I should note that this lustre client node is mounting two lustre filesystems, and only one was being umounted. I don't know if it is significant yet, but the servers that we were trying to umount are running Lustre 2.1.4-5chaos with ldiskfs, and servers for the other filesystem are running Lustre 2.4.0-15chaos with zfs.

I did not seem to be able to speed up the umount process by running the sync command, or "echo 3 > /proc/sys/vm/drop_caches".

I did a "foreach bt" under crash, but I don't see any processes that are obviously stuck sleeping in umount related call paths.

Real user applications are running on the client nodes while the umounts are going on. "lsof" does not list any usage under /p/lscratchrza (the filesystem that we are trying to unmount).



 Comments   
Comment by Peter Jones [ 15/Sep/13 ]

Hongchao

Could you please help with this one?

Thanks

Peter

Comment by Hongchao Zhang [ 16/Sep/13 ]

Hi Chris,

Is there any process related to Lustre that was processing something in the output of "foreach bt"?
can you have any chance to get the debug log while waiting umount to complete?

Thanks

Comment by Christopher Morrone [ 24/Sep/13 ]

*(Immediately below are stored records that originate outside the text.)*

File: config.mk
export PLATFORM = sky130hd
export DESIGN_NAME = band_gain_mixer_flat
export DESIGN_NICKNAME = d
export VERILOG_FILES = /design/src/rtl/band_gain_mixer_if.sv /design/src/rtl/band_gain_mixer.sv /design/src/flat_wrapper.sv
export SDC_FILE = /design/constraint.sdc
export NUM_CORES = 1
export LEC_CHECK = 0
export BUFFER_PORTS_ARGS = -buffer_cell sky130_fd_sc_hd__buf_2
export CAP_MARGIN = 20
export CORE_MARGIN = 2
export CORE_UTILIZATION = 39
export CTS_CLUSTER_DIAMETER = 60
export CTS_CLUSTER_SIZE = 30
export DETAILED_ROUTE_END_ITERATION = 10
export PLACE_DENSITY = 0.68
export RECOVER_POWER = 100
export SETUP_SLACK_MARGIN = 0.02
export SYNTH_ARGS = -nofsm -noshare
export SYNTH_HDL_FRONTEND = slang
export SYNTH_SLANG_ARGS = --single-unit
export TNS_END_PERCENT = 10
File: constraint.sdc
create_clock -name clk -period 7.6 [get_ports clk]
set_input_delay 1.52 -clock clk [delete_from_list [all_inputs] [get_ports clk]]
set_output_delay 1.52 -clock clk [all_outputs]
set_load 0.05 [all_outputs]
File: src/rtl/band_gain_mixer_if.sv
// Sample/gain bus between the filter bank side and the band gain mixer.
// The master drives the strobe, band samples, gain codes and mute; the mixer
// (slave) returns the mixed sample together with its status flags.
interface band_gain_mixer_if #(
  parameter int SIZE = 22,
  parameter int GW   = 4
);
  logic            EN;
  logic [SIZE-1:0] y1;
  logic [SIZE-1:0] y2;
  logic [SIZE-1:0] y3;
  logic [GW-1:0]   g1;
  logic [GW-1:0]   g2;
  logic [GW-1:0]   g3;
  logic            mute;
  logic [SIZE-1:0] y;
  logic            valid;
  logic            sat;
  logic            busy;
  logic            ovr;

  modport master (
    output EN, y1, y2, y3, g1, g2, g3, mute,
    input  y, valid, sat, busy, ovr
  );

  modport slave (
    input  EN, y1, y2, y3, g1, g2, g3, mute,
    output y, valid, sat, busy, ovr
  );
endinterface
==> config.mk <==
export PLATFORM = sky130hd
export DESIGN_NAME = usrt_rx
export DESIGN_NICKNAME = d
export VERILOG_FILES = /design/src/rtl/usrt_pkg.sv /design/src/rtl/usrt_sync.sv /design/src/rtl/usrt_rx.sv
export SDC_FILE = /design/constraint.sdc
export NUM_CORES = 1
export LEC_CHECK = 0
export CAP_MARGIN = 20
export CORE_ASPECT_RATIO = 1.2
export CORE_MARGIN = 3
export CORE_UTILIZATION = 45
export DETAILED_ROUTE_END_ITERATION = 8
export PLACE_DENSITY = 0.7
export SLEW_MARGIN = 20
export SYNTH_ARGS = -nofsm -noshare
export SYNTH_HDL_FRONTEND = slang
export SYNTH_SLANG_ARGS = --single-unit
==> constraint.sdc <==
create_clock -name clk -period 1.45 [get_ports clk]
set_input_delay 0.145 -clock clk [delete_from_list [all_inputs] [get_ports clk]]
set_output_delay 0.145 -clock clk [all_outputs]
set_load 0.02 [all_outputs]
==> src/rtl/usrt_pkg.sv <==
// usrt_pkg: shared types and constants for the USRT receiver
package usrt_pkg;
  localparam int DATA_BITS_DEF = 8;
  localparam logic LINE_IDLE = 1'b1;
  localparam int BIT_CNT_W = $clog2(DATA_BITS_DEF + 1);
  typedef enum logic [1:0] {IDLE, DATA, PARITY, STOP} state_t;
endpackage

==> src/rtl/usrt_sync.sv <==
// usrt_sync: 2-flop synchroniser with reset value and optional rising-edge pulse
module usrt_sync #(
  parameter logic RST_VAL = 1'b0,
  parameter bit EDGE = 1'b0
) (
  input  logic clk,
  input  logic rst,
  input  logic d,
  output logic q,
  output logic rise
);
  logic s1, s2, prev;
  always_ff @(posedge clk) begin
    if (rst) begin
      s1 <= RST_VAL;
      s2 <= RST_VAL;
      prev <= RST_VAL;
    end else begin
      s1 <= d;
      s2 <= s1;
      prev <= s2;
    end
  end
  assign q = s2;
  assign rise = EDGE ? (s2 & ~prev) : 1'b0;
endmodule
File: config.mk
export PLATFORM = sky130hd
export DESIGN_NAME = icache_assoc
export DESIGN_NICKNAME = d
export VERILOG_FILES = /design/src/rtl/cpu_types_pkg.sv /design/src/rtl/icache_pkg.sv /design/src/rtl/icache_way.sv /design/src/rtl/icache_assoc.sv
export SDC_FILE = /design/constraint.sdc
export NUM_CORES = 1
export LEC_CHECK = 0
export CAP_MARGIN = 10
export CORE_ASPECT_RATIO = 1.75
export CORE_UTILIZATION = 50
export CTS_CLUSTER_DIAMETER = 120
export DETAILED_ROUTE_END_ITERATION = 12
export PLACE_DENSITY_LB_ADDON = 0.05
export SYNTH_ARGS = -nofsm -noshare
export SYNTH_HDL_FRONTEND = slang
export SYNTH_SLANG_ARGS = --single-unit
File: constraint.sdc
create_clock -name CLK -period 21 [get_ports CLK]
set_input_delay 6.3 -clock CLK [delete_from_list [all_inputs] [get_ports CLK]]
set_output_delay 6.3 -clock CLK [all_outputs]
set_load 0.005 [all_outputs]
File: src/rtl/cpu_types_pkg.sv
// Shared CPU datapath types.
//   word_t : one 32-bit machine word (instruction, data or byte address)
package cpu_types_pkg;
  typedef logic [31:0] word_t;
endpackage

File: src/rtl/icache_pkg.sv
// Instruction cache shared definitions: FSM state type, default geometry and
// helpers that derive the address field widths from the geometry.
// Address layout: {tag, idx, blkoff, 2'b00}.
package icache_pkg;
  typedef enum logic {IDLE, FILL} icache_state_t;

  localparam int DEF_WAYS     = 2;
  localparam int DEF_SETS     = 8;
  localparam int DEF_BLKWORDS = 2;

  function automatic int idx_width(input int sets);
    return $clog2(sets);
  endfunction

  // Zero when a block holds a single word.
  function automatic int blkoff_width(input int blkwords);
    return $clog2(blkwords);
  endfunction

  function automatic int tag_width(input int sets, input int blkwords);
    return 30 - idx_width(sets) - blkoff_width(blkwords);
  endfunction

  // Vector widths cannot be zero; fields that vanish keep one dummy bit.
  function automatic int min1(input int w);
    return (w < 1) ? 1 : w;
  endfunction
endpackage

There are lustre processes listed, of course, but they all looked like the normal contingent of processes, waiting for something to work on. The only one that might be interesting is this:

PID: 5833   TASK: ffff8802cec68040  CPU: 3   COMMAND: "flush-lustre-2"
 #0 [ffff8802b33c7ce0] schedule at ffffffff8150d6e2
 #1 [ffff8802b33c7da8] schedule_timeout at ffffffff8150e522
 #2 [ffff8802b33c7e58] schedule_timeout_interruptible at ffffffff8150e6ce
 #3 [ffff8802b33c7e68] bdi_writeback_task at ffffffff811ad100
 #4 [ffff8802b33c7eb8] bdi_start_fn at ffffffff8113c686
 #5 [ffff8802b33c7ee8] kthread at ffffffff81096c76
 #6 [ffff8802b33c7f48] kernel_thread at ffffffff8100c0ca

There is certainly traffic in the lustre logs that I dumped, but nothing that appeared to be for the filesystem in question. As far as I can tell it was all related to the other filesystem (which was in use by an application).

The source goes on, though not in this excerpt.